### [TASK DIRECTIONS]
From the records below, pull each line that has "down".

Collected data:
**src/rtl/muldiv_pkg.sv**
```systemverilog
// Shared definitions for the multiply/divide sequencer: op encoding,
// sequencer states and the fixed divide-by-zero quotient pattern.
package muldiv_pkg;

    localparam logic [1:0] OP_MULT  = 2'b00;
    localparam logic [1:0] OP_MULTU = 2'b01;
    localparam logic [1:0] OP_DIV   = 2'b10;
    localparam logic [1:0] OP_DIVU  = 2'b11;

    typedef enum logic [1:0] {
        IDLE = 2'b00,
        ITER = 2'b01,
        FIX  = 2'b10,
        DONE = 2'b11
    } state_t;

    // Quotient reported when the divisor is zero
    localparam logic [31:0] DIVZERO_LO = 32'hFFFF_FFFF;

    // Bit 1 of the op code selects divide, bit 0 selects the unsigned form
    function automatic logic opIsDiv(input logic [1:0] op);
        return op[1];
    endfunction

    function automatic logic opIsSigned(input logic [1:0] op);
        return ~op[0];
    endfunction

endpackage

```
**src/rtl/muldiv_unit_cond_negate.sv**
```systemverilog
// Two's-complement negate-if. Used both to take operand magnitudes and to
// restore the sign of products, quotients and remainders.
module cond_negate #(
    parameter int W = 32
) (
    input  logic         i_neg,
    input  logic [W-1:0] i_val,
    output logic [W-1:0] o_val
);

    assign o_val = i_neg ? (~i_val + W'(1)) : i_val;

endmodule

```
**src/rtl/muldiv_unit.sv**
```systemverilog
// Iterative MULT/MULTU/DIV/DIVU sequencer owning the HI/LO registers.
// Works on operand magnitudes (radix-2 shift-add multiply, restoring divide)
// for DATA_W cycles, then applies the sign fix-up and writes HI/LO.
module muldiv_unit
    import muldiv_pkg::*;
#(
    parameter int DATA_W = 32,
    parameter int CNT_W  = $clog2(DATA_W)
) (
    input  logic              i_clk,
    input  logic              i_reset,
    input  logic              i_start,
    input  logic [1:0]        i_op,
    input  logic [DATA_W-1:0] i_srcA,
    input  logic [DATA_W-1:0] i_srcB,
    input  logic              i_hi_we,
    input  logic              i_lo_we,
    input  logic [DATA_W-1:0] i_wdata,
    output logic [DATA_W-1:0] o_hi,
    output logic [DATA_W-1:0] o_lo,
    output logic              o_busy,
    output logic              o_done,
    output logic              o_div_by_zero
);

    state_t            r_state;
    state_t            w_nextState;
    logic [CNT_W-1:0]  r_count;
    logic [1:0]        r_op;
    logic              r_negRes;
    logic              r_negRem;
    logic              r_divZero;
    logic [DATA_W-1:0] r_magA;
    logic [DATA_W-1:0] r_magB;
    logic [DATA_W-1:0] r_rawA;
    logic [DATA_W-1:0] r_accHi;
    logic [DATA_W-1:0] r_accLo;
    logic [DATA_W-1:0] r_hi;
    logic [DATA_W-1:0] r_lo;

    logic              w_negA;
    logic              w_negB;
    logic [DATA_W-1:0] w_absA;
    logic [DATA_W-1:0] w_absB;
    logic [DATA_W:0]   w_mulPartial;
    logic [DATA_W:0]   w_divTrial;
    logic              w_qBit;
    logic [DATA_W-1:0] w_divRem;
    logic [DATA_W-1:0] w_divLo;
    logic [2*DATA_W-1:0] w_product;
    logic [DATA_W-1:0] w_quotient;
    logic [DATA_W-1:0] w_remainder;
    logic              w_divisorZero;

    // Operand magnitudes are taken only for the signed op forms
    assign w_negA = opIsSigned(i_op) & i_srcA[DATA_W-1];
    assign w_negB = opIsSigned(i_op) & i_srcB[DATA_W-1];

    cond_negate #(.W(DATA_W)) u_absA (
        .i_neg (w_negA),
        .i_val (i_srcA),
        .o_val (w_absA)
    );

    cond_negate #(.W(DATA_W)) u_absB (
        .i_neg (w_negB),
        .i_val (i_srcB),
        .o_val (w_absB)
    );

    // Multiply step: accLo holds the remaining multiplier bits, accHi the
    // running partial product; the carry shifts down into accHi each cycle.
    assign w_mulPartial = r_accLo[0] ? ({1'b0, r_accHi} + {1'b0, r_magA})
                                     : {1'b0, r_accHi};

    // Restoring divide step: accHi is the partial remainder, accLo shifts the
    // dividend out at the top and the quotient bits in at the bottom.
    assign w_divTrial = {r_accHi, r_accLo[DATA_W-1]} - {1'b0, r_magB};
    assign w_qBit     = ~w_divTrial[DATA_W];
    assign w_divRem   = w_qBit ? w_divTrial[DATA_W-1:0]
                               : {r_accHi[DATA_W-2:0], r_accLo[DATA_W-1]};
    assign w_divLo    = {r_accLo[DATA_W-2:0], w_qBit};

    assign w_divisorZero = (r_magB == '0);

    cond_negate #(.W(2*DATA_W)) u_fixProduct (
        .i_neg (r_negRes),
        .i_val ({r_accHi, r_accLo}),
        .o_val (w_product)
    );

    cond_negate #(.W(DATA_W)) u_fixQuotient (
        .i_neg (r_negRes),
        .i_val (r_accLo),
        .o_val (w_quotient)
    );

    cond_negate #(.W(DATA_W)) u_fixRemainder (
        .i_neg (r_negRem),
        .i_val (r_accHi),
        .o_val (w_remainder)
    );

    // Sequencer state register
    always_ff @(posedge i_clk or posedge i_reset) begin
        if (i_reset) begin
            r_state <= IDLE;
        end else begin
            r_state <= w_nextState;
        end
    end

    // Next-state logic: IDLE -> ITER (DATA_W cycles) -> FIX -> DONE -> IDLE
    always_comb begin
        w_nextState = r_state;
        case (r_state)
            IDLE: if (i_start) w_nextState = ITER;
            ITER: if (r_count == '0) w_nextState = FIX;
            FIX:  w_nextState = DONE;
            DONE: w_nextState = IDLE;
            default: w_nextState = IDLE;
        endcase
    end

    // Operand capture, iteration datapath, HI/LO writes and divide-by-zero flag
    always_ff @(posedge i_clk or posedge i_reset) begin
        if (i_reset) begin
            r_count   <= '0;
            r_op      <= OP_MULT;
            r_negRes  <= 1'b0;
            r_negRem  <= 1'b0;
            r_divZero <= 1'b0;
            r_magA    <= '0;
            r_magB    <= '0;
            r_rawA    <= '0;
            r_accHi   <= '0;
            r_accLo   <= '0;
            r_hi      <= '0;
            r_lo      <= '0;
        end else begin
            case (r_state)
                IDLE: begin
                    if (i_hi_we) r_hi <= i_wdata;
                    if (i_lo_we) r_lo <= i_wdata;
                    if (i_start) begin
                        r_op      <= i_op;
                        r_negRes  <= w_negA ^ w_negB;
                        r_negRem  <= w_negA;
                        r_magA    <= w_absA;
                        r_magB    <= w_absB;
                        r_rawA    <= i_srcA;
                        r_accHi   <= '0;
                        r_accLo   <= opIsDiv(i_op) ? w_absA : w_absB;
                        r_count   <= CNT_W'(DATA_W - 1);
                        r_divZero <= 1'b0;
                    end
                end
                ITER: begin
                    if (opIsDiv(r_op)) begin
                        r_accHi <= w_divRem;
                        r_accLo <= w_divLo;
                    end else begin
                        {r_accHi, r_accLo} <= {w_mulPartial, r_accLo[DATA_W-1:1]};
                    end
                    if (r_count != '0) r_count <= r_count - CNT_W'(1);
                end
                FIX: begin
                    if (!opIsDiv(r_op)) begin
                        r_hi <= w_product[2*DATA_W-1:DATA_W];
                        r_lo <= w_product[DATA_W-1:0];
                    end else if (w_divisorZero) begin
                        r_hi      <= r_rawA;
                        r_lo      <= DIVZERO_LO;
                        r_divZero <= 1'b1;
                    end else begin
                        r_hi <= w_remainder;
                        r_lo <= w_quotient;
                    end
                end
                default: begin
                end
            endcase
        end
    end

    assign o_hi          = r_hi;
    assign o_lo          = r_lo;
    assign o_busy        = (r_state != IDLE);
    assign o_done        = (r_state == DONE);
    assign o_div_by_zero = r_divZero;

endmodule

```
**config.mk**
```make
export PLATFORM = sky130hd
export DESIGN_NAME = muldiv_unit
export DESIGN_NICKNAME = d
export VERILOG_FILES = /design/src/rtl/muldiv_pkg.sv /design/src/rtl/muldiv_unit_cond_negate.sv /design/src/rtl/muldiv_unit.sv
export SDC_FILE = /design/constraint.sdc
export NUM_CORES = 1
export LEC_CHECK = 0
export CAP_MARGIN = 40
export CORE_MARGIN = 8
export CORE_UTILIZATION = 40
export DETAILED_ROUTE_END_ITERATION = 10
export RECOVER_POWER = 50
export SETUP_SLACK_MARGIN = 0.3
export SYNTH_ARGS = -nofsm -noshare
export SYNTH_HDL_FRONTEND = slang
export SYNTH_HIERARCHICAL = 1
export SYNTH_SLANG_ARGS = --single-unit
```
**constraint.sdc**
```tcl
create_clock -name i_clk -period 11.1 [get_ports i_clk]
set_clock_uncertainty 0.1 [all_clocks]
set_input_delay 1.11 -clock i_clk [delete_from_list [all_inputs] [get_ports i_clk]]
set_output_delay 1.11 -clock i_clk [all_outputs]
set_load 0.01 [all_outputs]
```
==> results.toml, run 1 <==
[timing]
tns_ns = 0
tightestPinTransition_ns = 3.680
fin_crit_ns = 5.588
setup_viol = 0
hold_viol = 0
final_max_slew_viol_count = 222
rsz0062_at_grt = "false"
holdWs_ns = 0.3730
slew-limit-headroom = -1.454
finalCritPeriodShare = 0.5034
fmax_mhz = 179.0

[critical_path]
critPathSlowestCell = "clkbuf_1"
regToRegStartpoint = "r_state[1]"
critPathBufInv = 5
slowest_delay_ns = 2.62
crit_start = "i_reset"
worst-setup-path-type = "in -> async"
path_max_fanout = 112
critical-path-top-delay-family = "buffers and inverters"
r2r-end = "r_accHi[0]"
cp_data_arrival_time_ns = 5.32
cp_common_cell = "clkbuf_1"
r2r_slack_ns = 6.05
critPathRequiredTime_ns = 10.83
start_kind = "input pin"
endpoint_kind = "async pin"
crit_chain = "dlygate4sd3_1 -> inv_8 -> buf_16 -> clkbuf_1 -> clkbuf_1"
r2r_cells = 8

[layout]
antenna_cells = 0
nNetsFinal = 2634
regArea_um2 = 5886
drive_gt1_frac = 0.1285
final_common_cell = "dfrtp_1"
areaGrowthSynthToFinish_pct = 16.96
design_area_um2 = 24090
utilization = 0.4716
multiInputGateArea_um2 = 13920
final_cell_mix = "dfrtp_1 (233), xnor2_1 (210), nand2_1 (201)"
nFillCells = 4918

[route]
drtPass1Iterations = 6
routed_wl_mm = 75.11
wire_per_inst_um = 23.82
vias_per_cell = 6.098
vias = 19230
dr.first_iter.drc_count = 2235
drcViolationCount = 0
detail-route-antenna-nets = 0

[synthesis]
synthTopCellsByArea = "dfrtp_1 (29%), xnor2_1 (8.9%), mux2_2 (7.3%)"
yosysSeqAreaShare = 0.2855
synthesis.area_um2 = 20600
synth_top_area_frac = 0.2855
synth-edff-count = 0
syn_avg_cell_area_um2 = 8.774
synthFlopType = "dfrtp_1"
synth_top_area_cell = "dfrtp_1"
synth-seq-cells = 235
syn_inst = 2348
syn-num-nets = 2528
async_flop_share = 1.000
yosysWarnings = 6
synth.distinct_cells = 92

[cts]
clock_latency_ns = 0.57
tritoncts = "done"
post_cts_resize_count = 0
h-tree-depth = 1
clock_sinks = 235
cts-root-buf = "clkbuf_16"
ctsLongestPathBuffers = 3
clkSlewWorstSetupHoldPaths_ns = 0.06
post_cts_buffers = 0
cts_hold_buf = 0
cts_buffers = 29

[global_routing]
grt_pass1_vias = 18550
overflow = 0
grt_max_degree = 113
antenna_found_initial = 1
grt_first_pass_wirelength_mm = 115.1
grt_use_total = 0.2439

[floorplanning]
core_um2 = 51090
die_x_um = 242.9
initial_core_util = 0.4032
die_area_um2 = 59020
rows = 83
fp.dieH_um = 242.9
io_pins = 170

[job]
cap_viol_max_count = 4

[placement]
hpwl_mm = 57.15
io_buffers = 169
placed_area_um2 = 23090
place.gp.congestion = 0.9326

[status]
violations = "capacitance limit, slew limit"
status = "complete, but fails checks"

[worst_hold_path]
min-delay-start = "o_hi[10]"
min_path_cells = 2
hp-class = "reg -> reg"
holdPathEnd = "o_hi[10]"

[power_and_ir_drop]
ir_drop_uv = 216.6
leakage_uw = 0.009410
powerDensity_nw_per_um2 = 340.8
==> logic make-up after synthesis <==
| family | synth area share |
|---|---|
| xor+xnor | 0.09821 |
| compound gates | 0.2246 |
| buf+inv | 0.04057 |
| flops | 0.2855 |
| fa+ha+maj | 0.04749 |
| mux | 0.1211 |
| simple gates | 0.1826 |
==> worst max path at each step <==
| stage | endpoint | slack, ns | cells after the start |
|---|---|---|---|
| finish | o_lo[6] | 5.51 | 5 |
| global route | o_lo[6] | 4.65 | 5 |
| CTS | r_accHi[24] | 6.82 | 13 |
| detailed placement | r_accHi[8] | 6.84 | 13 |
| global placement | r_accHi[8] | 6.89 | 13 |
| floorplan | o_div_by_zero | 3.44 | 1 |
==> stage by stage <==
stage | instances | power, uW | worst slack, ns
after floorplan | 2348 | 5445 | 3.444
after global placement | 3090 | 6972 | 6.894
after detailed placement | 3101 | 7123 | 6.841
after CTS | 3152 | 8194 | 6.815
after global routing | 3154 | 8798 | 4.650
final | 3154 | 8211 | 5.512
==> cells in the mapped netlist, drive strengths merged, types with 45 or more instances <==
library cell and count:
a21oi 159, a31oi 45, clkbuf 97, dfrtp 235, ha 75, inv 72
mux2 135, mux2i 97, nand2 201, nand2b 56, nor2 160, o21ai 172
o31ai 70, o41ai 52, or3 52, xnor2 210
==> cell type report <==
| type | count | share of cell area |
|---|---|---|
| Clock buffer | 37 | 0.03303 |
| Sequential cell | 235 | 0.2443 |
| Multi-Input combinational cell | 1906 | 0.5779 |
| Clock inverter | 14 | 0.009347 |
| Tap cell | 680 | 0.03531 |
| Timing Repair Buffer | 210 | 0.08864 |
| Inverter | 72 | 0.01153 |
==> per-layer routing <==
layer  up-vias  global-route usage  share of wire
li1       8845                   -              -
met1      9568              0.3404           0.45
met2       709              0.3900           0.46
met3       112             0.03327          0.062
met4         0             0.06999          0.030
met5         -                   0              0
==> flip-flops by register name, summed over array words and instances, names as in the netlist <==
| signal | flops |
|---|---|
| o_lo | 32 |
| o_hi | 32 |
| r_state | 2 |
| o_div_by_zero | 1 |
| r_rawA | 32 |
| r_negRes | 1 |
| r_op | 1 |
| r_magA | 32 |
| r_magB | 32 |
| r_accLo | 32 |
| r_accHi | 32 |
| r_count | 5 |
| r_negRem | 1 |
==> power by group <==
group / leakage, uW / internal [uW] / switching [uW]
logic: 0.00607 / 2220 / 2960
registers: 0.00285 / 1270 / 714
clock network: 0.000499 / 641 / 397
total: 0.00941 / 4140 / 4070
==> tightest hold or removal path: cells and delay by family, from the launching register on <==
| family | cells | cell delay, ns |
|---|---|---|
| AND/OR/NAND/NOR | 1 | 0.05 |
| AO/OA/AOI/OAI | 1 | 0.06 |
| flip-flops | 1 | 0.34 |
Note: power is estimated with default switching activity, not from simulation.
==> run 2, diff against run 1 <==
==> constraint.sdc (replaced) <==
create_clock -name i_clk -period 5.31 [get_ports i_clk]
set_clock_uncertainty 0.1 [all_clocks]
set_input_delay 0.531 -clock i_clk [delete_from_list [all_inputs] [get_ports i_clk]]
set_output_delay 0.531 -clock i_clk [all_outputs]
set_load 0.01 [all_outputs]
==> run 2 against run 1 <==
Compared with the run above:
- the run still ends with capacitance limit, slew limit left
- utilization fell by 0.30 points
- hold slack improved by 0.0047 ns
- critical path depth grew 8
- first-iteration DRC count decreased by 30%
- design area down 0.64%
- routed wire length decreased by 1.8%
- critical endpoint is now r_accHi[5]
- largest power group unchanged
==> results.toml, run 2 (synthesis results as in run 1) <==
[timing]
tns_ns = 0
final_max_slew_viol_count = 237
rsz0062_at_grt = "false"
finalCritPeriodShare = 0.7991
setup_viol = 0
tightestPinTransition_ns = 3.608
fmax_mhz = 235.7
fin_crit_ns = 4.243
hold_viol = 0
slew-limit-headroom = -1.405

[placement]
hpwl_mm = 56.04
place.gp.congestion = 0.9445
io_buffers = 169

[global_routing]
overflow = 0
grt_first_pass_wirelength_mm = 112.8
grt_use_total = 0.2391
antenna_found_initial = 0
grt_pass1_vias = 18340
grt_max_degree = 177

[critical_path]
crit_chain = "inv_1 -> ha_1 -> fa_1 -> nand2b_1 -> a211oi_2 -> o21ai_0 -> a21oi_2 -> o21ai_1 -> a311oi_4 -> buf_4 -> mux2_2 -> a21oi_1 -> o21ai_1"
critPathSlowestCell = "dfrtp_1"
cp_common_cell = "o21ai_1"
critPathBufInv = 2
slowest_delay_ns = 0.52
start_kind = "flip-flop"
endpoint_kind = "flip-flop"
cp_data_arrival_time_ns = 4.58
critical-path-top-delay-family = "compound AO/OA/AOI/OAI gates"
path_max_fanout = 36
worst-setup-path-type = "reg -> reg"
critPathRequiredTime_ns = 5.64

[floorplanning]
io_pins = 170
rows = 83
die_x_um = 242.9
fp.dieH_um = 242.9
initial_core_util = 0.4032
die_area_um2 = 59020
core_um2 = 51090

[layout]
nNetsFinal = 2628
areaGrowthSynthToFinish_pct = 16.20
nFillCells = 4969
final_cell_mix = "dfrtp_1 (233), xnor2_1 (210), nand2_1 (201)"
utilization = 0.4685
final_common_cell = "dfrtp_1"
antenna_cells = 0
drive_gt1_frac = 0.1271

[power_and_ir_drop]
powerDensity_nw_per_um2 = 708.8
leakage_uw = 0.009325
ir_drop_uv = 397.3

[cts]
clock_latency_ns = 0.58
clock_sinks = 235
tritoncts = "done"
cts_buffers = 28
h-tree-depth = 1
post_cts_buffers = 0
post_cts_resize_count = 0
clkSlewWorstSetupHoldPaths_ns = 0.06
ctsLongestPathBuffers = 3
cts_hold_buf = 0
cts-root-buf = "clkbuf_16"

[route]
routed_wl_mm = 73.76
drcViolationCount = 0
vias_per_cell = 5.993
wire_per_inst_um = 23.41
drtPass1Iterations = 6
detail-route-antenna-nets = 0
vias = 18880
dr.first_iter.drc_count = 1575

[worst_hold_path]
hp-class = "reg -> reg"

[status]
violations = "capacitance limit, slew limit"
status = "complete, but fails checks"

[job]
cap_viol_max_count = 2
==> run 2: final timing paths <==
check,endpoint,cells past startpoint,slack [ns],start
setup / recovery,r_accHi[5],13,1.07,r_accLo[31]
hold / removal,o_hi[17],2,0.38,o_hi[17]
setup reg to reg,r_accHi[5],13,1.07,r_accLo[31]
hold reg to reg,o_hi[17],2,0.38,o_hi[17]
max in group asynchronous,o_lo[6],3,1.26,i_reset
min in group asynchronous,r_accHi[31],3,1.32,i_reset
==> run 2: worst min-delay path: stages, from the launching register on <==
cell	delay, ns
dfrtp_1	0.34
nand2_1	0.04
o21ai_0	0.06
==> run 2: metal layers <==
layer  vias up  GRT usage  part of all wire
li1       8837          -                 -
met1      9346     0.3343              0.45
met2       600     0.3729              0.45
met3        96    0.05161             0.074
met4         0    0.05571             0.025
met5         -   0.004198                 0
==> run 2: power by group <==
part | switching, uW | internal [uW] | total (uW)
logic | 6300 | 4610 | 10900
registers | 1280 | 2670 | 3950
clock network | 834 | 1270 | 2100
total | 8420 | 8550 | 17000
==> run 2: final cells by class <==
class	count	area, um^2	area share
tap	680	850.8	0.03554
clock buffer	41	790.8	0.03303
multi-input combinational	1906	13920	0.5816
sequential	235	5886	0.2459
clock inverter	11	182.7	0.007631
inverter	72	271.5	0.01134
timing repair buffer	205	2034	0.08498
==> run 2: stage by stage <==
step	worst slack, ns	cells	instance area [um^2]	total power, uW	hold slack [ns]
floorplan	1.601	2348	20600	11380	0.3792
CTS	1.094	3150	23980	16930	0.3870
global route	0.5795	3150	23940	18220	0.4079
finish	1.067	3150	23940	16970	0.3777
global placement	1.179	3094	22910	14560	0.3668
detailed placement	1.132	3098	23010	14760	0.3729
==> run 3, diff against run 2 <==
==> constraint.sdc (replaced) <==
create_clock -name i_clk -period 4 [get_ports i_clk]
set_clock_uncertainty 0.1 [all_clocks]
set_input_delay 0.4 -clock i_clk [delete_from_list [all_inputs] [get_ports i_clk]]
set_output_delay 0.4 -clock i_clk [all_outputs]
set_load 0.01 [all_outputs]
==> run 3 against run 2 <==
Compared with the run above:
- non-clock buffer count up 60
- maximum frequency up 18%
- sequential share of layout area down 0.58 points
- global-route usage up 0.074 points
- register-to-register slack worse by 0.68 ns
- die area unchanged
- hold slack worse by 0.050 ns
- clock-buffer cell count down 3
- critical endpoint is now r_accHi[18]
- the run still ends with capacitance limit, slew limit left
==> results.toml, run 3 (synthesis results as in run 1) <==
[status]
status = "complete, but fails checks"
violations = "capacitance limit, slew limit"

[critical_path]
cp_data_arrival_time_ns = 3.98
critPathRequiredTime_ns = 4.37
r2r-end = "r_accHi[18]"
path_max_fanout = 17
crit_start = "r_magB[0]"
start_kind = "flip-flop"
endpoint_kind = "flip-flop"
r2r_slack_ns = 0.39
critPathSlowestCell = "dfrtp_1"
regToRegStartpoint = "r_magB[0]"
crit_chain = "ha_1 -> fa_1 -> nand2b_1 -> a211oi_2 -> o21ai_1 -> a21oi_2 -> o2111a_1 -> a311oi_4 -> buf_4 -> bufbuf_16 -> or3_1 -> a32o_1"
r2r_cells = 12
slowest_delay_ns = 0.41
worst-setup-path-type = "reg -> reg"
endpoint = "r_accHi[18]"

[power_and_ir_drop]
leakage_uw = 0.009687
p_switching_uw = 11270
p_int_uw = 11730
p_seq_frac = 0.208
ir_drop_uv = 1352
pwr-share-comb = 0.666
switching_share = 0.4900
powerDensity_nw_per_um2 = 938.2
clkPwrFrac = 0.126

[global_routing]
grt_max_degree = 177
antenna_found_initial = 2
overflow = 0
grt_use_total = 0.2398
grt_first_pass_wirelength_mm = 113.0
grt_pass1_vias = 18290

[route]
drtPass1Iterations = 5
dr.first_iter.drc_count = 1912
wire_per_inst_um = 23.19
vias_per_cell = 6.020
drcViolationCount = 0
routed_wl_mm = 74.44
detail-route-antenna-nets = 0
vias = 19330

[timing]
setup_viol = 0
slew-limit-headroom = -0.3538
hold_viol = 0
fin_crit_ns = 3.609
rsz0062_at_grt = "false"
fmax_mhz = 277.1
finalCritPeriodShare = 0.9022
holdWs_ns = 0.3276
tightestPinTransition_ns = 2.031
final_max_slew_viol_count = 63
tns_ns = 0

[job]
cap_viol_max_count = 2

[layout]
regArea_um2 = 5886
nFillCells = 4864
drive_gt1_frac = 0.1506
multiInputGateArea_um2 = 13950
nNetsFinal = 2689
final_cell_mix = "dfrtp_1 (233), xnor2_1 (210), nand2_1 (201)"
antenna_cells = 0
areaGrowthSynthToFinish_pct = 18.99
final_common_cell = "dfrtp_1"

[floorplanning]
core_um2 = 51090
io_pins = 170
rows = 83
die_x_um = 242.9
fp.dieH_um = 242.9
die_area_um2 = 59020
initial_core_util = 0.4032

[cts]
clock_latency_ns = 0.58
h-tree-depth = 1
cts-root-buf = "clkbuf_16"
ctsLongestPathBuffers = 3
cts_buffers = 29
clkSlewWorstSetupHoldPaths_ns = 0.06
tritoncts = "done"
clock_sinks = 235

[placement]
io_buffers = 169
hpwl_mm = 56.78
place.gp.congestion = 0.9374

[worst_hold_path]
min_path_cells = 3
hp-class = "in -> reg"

### [RESULT OF THIS EXERCISE]
    // running partial product; the carry shifts down into accHi each cycle.
- design area down 0.64%
- sequential share of layout area down 0.58 points
- clock-buffer cell count down 3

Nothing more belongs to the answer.